A lomos de la sistemática denuncia de la corrupción
Navalny no ha construido empero un sólido cuerpo doctrinal político. De hecho, fue expulsado en 2007 de Yábloko, el partido liberal, por considerarle un ultranacionalista. Funda entonces su propio partido, El Pueblo, en el que acentúa su nacionalismo ruso frente a minorías étnicas, especialmente la de los chechenos musulmanes. El ascenso de su popularidad y prestigio se basan en haberse erigido en el mayor denunciante y fustigador de la corrupción rampante en los círculos de poder que rodean y protegen a Putin, apuntando directamente a este último. Todas las presiones ejercidas sobre él, incluida la sentencia que en 2014 le condenó a varios años de cárcel, con suspensión provisional de la aplicación de la pena, y desautorizada por injusta por el Tribunal Europeo de Derechos Humanos, no lograron doblegarle.

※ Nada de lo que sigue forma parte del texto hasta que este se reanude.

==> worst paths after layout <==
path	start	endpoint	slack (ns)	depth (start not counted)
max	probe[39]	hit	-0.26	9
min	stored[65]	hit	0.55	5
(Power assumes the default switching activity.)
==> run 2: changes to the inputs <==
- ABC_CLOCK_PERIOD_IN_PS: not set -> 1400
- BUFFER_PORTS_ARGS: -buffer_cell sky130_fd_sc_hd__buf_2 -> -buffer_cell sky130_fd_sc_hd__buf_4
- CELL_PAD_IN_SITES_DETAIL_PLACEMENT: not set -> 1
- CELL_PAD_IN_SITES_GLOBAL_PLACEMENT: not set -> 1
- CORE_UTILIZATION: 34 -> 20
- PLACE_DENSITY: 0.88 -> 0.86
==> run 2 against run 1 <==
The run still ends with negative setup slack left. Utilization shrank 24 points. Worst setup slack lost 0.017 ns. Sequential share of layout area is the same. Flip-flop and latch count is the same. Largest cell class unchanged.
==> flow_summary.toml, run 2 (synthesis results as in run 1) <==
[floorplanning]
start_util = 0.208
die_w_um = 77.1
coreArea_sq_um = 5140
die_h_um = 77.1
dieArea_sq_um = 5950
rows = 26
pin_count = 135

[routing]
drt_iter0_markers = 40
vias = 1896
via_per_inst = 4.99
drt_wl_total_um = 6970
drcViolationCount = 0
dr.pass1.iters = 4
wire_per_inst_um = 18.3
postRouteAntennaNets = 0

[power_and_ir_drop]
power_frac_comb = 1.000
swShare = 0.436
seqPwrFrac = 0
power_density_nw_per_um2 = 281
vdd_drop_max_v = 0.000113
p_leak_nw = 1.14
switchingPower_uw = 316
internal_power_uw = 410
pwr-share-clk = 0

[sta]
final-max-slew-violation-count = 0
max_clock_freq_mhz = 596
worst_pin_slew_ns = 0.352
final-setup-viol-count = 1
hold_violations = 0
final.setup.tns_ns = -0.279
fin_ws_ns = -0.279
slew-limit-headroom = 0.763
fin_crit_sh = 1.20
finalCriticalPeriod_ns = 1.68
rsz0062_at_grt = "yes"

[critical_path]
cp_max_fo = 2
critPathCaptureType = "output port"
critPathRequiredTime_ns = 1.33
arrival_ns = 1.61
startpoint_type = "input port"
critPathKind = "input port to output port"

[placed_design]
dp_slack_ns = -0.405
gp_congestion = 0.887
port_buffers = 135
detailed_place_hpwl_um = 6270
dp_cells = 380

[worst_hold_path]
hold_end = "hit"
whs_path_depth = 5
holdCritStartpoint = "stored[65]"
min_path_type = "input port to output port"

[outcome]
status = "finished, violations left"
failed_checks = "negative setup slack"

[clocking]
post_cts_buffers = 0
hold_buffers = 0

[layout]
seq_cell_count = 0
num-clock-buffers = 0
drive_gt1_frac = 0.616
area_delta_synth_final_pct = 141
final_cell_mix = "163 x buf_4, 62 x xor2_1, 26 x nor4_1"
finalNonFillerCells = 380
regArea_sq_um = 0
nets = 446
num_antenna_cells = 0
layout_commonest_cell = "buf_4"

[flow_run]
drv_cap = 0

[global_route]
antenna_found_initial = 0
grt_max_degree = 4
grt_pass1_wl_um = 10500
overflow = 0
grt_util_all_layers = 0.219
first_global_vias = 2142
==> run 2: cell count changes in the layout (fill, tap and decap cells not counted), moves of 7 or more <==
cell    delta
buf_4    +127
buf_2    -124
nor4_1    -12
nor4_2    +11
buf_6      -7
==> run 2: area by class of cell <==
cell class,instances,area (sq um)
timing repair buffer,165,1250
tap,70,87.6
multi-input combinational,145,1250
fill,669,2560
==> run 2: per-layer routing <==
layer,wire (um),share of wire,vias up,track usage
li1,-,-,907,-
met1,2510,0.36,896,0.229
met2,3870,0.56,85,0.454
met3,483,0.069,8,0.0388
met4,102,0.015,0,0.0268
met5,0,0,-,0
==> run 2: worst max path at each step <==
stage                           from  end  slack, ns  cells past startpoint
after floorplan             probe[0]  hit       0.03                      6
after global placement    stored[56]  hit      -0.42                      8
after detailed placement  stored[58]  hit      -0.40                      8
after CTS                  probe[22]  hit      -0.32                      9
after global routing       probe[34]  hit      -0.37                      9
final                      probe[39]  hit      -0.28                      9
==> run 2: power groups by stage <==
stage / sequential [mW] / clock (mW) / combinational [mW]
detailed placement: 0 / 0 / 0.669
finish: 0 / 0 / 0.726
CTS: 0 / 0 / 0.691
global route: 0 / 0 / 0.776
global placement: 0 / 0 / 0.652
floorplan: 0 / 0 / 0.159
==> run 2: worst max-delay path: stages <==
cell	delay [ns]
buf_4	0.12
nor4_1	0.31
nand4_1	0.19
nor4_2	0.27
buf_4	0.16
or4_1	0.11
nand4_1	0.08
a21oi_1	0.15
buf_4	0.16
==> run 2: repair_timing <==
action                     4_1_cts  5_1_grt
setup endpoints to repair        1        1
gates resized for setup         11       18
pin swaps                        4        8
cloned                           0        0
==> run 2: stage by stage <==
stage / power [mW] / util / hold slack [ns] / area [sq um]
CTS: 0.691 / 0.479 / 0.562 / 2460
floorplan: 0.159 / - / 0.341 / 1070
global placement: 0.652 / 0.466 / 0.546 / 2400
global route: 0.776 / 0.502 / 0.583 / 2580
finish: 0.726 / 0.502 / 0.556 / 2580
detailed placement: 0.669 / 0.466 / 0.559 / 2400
## src/rtl/sros_pkg.sv

```systemverilog
// ----------------------------------------------------------------------------
// Sprite row opaque span package
// Shared widths, register indexes and reset values for the span finder.
// ----------------------------------------------------------------------------
package sros_pkg;

    localparam int unsigned PIX_W      = 8;   // packed byte width
    localparam int unsigned COORD_W    = 8;   // column, row and size width
    localparam int unsigned LANES      = 4;   // most pixels one byte can hold
    localparam int unsigned CFG_DATA_W = 32;
    localparam int unsigned CFG_ADDR_W = 4;
    localparam int unsigned OUT_DATA_W = 3 * COORD_W;

    // Register indexes, taken from paddr[3:2].
    localparam logic [1:0] REG_BPP_MODE      = 2'd0;
    localparam logic [1:0] REG_SPRITE_WIDTH  = 2'd1;
    localparam logic [1:0] REG_SPRITE_HEIGHT = 2'd2;

    localparam logic               BPP_2 = 1'b0;
    localparam logic               BPP_4 = 1'b1;
    localparam logic [COORD_W-1:0] WIDTH_RESET  = 8'd8;
    localparam logic [COORD_W-1:0] HEIGHT_RESET = 8'd8;

    localparam logic [1:0] PAIR_MASK   = 2'h3;
    localparam logic [3:0] NIBBLE_MASK = 4'hF;

endpackage

```

## src/rtl/sprite_row_opaque_span.sv

```systemverilog
// ----------------------------------------------------------------------------
// Sprite row opaque span finder
// Scans packed sprite bytes row by row and reports, per row, the first
// nonzero column and one past the last nonzero column.
// ----------------------------------------------------------------------------
//
//  Channel  | Ports                    | Contents
//  ---------+--------------------------+---------------------------------------
//  input    | s_tvalid/s_tready/s_tdata | one packed pixel byte per request
//  result   | m_tvalid/m_tready/m_tdata | row_index, span_start, span_end
//           | m_tlast                  | last_row of the sprite
//  config   | APB psel/penable/...     | bpp_mode @0, sprite_width @4,
//           |                          | sprite_height @8
//
// One byte is accepted every cycle. A byte is held in the input register,
// where its pixels are evaluated together against the row state; a byte
// that completes a row loads the result register as it leaves the input
// register, so m_tvalid rises once the byte has passed the input register
// and then the result register. The input side stalls only when the held
// byte completes a row while the result register still holds a request
// that is not being taken. Reset (aresetn low, synchronous) empties both
// registers and restores the row state and the register defaults.
// ----------------------------------------------------------------------------
module sprite_row_opaque_span
    import sros_pkg::*;
(
    input  logic                  aclk,
    input  logic                  aresetn,

    input  logic                  s_tvalid,
    output logic                  s_tready,
    input  logic [PIX_W-1:0]      s_tdata,   // [7:0] pixel_byte

    output logic                  m_tvalid,
    input  logic                  m_tready,
    output logic [OUT_DATA_W-1:0] m_tdata,   // [7:0] row_index, [15:8] span_start,
                                             // [23:16] span_end
    output logic                  m_tlast,   // last_row

    input  logic                  psel,
    input  logic                  penable,
    input  logic                  pwrite,
    input  logic [CFG_ADDR_W-1:0] paddr,
    input  logic [CFG_DATA_W-1:0] pwdata,
    output logic [CFG_DATA_W-1:0] prdata,
    output logic                  pready
);

    // ------------------------------------------------------------------
    // Configuration registers
    // ------------------------------------------------------------------
    logic               bpp_mode_reg;
    logic [COORD_W-1:0] sprite_width_reg;
    logic [COORD_W-1:0] sprite_height_reg;
    logic               cfg_write;

    assign pready    = 1'b1;
    assign cfg_write = psel && penable && pwrite && pready;

    always_ff @(posedge aclk) begin
        if (!aresetn) begin
            bpp_mode_reg      <= BPP_2;
            sprite_width_reg  <= WIDTH_RESET;
            sprite_height_reg <= HEIGHT_RESET;
        end else if (cfg_write) begin
            unique case (paddr[3:2])
                REG_BPP_MODE:      bpp_mode_reg      <= pwdata[0];
                REG_SPRITE_WIDTH:  sprite_width_reg  <= pwdata[COORD_W-1:0];
                REG_SPRITE_HEIGHT: sprite_height_reg <= pwdata[COORD_W-1:0];
                default: ;
            endcase
        end
    end

    always_comb begin
        unique case (paddr[3:2])
            REG_BPP_MODE:      prdata = {{(CFG_DATA_W-1){1'b0}}, bpp_mode_reg};
            REG_SPRITE_WIDTH:  prdata = {{(CFG_DATA_W-COORD_W){1'b0}}, sprite_width_reg};
            REG_SPRITE_HEIGHT: prdata = {{(CFG_DATA_W-COORD_W){1'b0}}, sprite_height_reg};
            default:           prdata = '0;
        endcase
    end

    // ------------------------------------------------------------------
    // Input register and handshake
    // ------------------------------------------------------------------
    logic             p_valid_reg;
    logic [PIX_W-1:0] p_byte_reg;
    logic             m_tvalid_reg;
    logic             out_free;
    logic             row_done;
    logic             p_advance;
    logic             s_take;

    // The held byte moves on when it either completes no row or the result
    // register can take its result this cycle.
    assign out_free  = !m_tvalid_reg || m_tready;
    assign p_advance = p_valid_reg && (!row_done || out_free);
    assign s_tready  = !p_valid_reg || p_advance;
    assign s_take    = s_tvalid && s_tready;

    always_ff @(posedge aclk) begin
        if (!aresetn) begin
            p_valid_reg <= 1'b0;
        end else if (s_take) begin
            p_valid_reg <= 1'b1;
        end else if (p_advance) begin
            p_valid_reg <= 1'b0;
        end
    end

    always_ff @(posedge aclk) begin
        if (s_take) begin
            p_byte_reg <= s_tdata;
        end
    end

    // ------------------------------------------------------------------
    // Pixel evaluation for the held byte
    // ------------------------------------------------------------------
    logic [COORD_W-1:0] column_pos_reg, column_pos_next;
    logic [COORD_W-1:0] running_min_reg, running_min_next;
    logic [COORD_W-1:0] running_max_reg, running_max_next;
    logic [COORD_W-1:0] row_count_reg, row_count_next;

    logic [3:0]         lane_val [LANES];
    logic [COORD_W:0]   lane_col [LANES];
    logic [LANES-1:0]   lane_hit;
    logic [COORD_W:0]   first_col;
    logic [COORD_W:0]   last_end;
    logic               any_hit;
    logic [COORD_W-1:0] min_upd;
    logic [COORD_W-1:0] max_upd;
    logic [COORD_W:0]   pos_sum;
    logic               last_row;
    logic [COORD_W:0]   row_plus_one;

    always_comb begin
        for (int k = 0; k < LANES; k++) begin
            if (bpp_mode_reg == BPP_4) begin
                // Two nibbles, the low one leftmost.
                if (k < 2) begin
                    lane_val[k] = p_byte_reg[(k & 1)*4 +: 4] & NIBBLE_MASK;
                end else begin
                    lane_val[k] = 4'h0;
                end
            end else begin
                // Four pairs, the most significant one leftmost.
                lane_val[k] = {2'b00, p_byte_reg[(3-k)*2 +: 2] & PAIR_MASK};
            end
            lane_col[k] = {1'b0, column_pos_reg} + (COORD_W+1)'(k);
            lane_hit[k] = (lane_val[k] != 4'h0) && (lane_col[k] < {1'b0, sprite_width_reg});
        end
    end

    always_comb begin
        first_col = '0;
        last_end  = '0;
        for (int k = LANES - 1; k >= 0; k--) begin
            if (lane_hit[k]) begin
                first_col = lane_col[k];
            end
        end
        for (int k = 0; k < LANES; k++) begin
            if (lane_hit[k]) begin
                last_end = lane_col[k] + (COORD_W+1)'(1);
            end
        end
    end

    assign any_hit = |lane_hit;

    // The first nonzero pixel of a row always loads the minimum.
    assign min_upd = (any_hit && ((running_max_reg == '0) ||
                      (first_col < {1'b0, running_min_reg}))) ?
                     first_col[COORD_W-1:0] : running_min_reg;
    assign max_upd = (any_hit && (last_end > {1'b0, running_max_reg})) ?
                     last_end[COORD_W-1:0] : running_max_reg;

    assign pos_sum  = {1'b0, column_pos_reg} +
                      ((bpp_mode_reg == BPP_4) ? (COORD_W+1)'(2) : (COORD_W+1)'(4));
    assign row_done = (pos_sum >= {1'b0, sprite_width_reg});

    assign row_plus_one = {1'b0, row_count_reg} + (COORD_W+1)'(1);
    assign last_row     = (row_plus_one >= {1'b0, sprite_height_reg});

    always_comb begin
        column_pos_next  = column_pos_reg;
        running_min_next = running_min_reg;
        running_max_next = running_max_reg;
        row_count_next   = row_count_reg;
        if (p_advance) begin
            if (row_done) begin
                column_pos_next  = '0;
                running_min_next = sprite_width_reg;
                running_max_next = '0;
                row_count_next   = last_row ? '0 : row_plus_one[COORD_W-1:0];
            end else begin
                column_pos_next  = pos_sum[COORD_W-1:0];
                running_min_next = min_upd;
                running_max_next = max_upd;
            end
        end
    end

    always_ff @(posedge aclk) begin
        if (!aresetn) begin
            column_pos_reg  <= '0;
            running_min_reg <= WIDTH_RESET;
            running_max_reg <= '0;
            row_count_reg   <= '0;
        end else begin
            column_pos_reg  <= column_pos_next;
            running_min_reg <= running_min_next;
            running_max_reg <= running_max_next;
            row_count_reg   <= row_count_next;
        end
    end

    // ------------------------------------------------------------------
    // Result register
    // ------------------------------------------------------------------
    logic [OUT_DATA_W-1:0] m_tdata_reg;
    logic                  m_tlast_reg;
    logic                  emit;

    assign emit = p_advance && row_done;

    always_ff @(posedge aclk) begin
        if (!aresetn) begin
            m_tvalid_reg <= 1'b0;
        end else if (emit) begin
            m_tvalid_reg <= 1'b1;
        end else if (m_tready) begin
            m_tvalid_reg <= 1'b0;
        end
    end

    // An empty row reports a span of zero to zero.
    always_ff @(posedge aclk) begin
        if (emit) begin
            if (max_upd == '0) begin
                m_tdata_reg <= {{(2*COORD_W){1'b0}}, row_count_reg};
            end else begin
                m_tdata_reg <= {max_upd, min_upd, row_count_reg};
            end
            m_tlast_reg <= last_row;
        end
    end

    assign m_tvalid = m_tvalid_reg;
    assign m_tdata  = m_tdata_reg;
    assign m_tlast  = m_tlast_reg;

`ifndef SYNTHESIS
    // A reported span is never empty or reversed unless it is zero to zero.
    a_span_order: assert property (@(posedge aclk) disable iff (!aresetn)
        (m_tvalid && (m_tdata[23:16] != 8'd0)) |-> (m_tdata[15:8] < m_tdata[23:16]))
        else $error("span start not below span end");

    a_empty_span: assert property (@(posedge aclk) disable iff (!aresetn)
        (m_tvalid && (m_tdata[23:16] == 8'd0)) |-> (m_tdata[15:8] == 8'd0))
        else $error("empty row reported with nonzero start");

    // The input side stalls only when both registers are occupied and the result is not being taken.
    a_stall_cause: assert property (@(posedge aclk) disable iff (!aresetn)
        !s_tready |-> (p_valid_reg && m_tvalid_reg && !m_tready))
        else $error("input stalled without a blocked result");

    // A finished row always wraps the column position and clears the running maximum.
    a_row_wrap: assert property (@(posedge aclk) disable iff (!aresetn)
        emit |=> (column_pos_reg == '0) && (running_max_reg == '0))
        else $error("row state not cleared after a completed row");
`endif

endmodule
```
$ cat config.mk
export PLATFORM = sky130hd
export DESIGN_NAME = rsnp_mac
export DESIGN_NICKNAME = d
export VERILOG_FILES = /design/src/rtl/rsnp_pkg.sv /design/src/rtl/rsnp_mac.sv
export SDC_FILE = /design/constraint.sdc
export NUM_CORES = 2
export LEC_CHECK = 0
export BUFFER_PORTS_ARGS = -buffer_cell sky130_fd_sc_hd__buf_2
export CORE_ASPECT_RATIO = 0.8
export CORE_MARGIN = 4
export CORE_UTILIZATION = 39
export CTS_CLUSTER_SIZE = 12
export DETAILED_ROUTE_END_ITERATION = 7
export GPL_ROUTABILITY_DRIVEN = 0
export MAX_ROUTING_LAYER = met4
export SYNTH_ARGS = -nofsm -noshare
export SYNTH_HDL_FRONTEND = slang
export SYNTH_SLANG_ARGS = --single-unit
$ cat constraint.sdc
create_clock -name i_clk -period 10 [get_ports i_clk]
set_clock_uncertainty 0.2 [all_clocks]
set_input_delay 2 -clock i_clk [delete_from_list [all_inputs] [get_ports i_clk]]
set_output_delay 2 -clock i_clk [all_outputs]
set_load 0.005 [all_outputs]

Tras haber denunciado un primer intento de envenenarle durante una de sus estancias en prisión, alguien decidió –Navalny acusa directamente al propio Putin- que habría de concluirse el trabajo de eliminarle de una vez por todas. Y así hubiera sido el pasado verano si, una vez intoxicado con “novichok”, el avión en el que viajaba desde Siberia a Moscú no hubiera aterrizado de emergencia a la vista de su estado. Tras múltiples presiones internacionales, Navalny fue trasladado a Alemania, en donde se certificó la toxina neurológica que a punto estuvo de matarle. Uno de los agentes del FSB (el antiguo KGB), cayó en una trampa videoteléfonica, en la que confesó que el objetivo no fue abatido debido precisamente a aquel imprevisto aterrizaje forzoso. El propio Putin se referiría al asunto intentando poner una siniestra ironía: “Si hubieran(mos) querido matarlo, no tengan la menor duda de que así habría ocurrido”, dijo con la suficiencia de un experimentado agente del KGB.
Condenado ahora a tres años y medio de prisión, a cumplir en una denominada colonia penal (lo que antes eran los presidios de trabajos forzados), Putin y su círculo de poder confían en que amaine el desafío de quienes le apoyan en el interior del país y se diluya la presión internacional. Valga como ejemplo que, al fin y al cabo, dónde quedan ya las manifestaciones y protestas en toda Europa por la anexión de la península de Crimea en 2014.
En este 2021 se celebran numerosas elecciones locales en Rusia, además de las generales a la Duma previstas para septiembre. Eliminado Navalny, la principal incógnita estriba en saber si su testigo será recogido primero por líderes locales, que se arriesguen a que se les niegue el derecho a participar. Lo insólito de las manifestaciones en favor de la libertad de Navalny ha sido su celebración a lo largo y ancho de toda Rusia, de Moscú a Vladivostok, de las cálidas orillas del mar Negro a los hielos de San Petersburgo o Ekaterimburgo. Y, además, un sorprendente aumento en ellas de las mujeres, demostrando así que puede estar cambiando a pasos agigantados su papel de sacrificadas y sumisas.
Por otra parte, no le será fácil a Vladímir Putin diluir el mazazo que le ha supuesto la difusión del video de dos horas de duración, en el que se muestra en detalle el lujo exclusivo del palacio de Guelendzhik. Una finca e instalaciones que evocan el poder absoluto y opulento de los zares sobre un pueblo uncido de por vida a la miseria. Que Putin haya tenido que salir a desmentir que tal instalación le pertenezca, y que haya tenido que ser un oligarca, casualmente íntimo de Putin desde la infancia, quien haya reivindicado su propiedad, ha abierto una brecha de desconfianza hacia el hombre al que buena parte de Rusia considera artífice de haber repuesto al país el orgullo de volver a ser una gran potencia.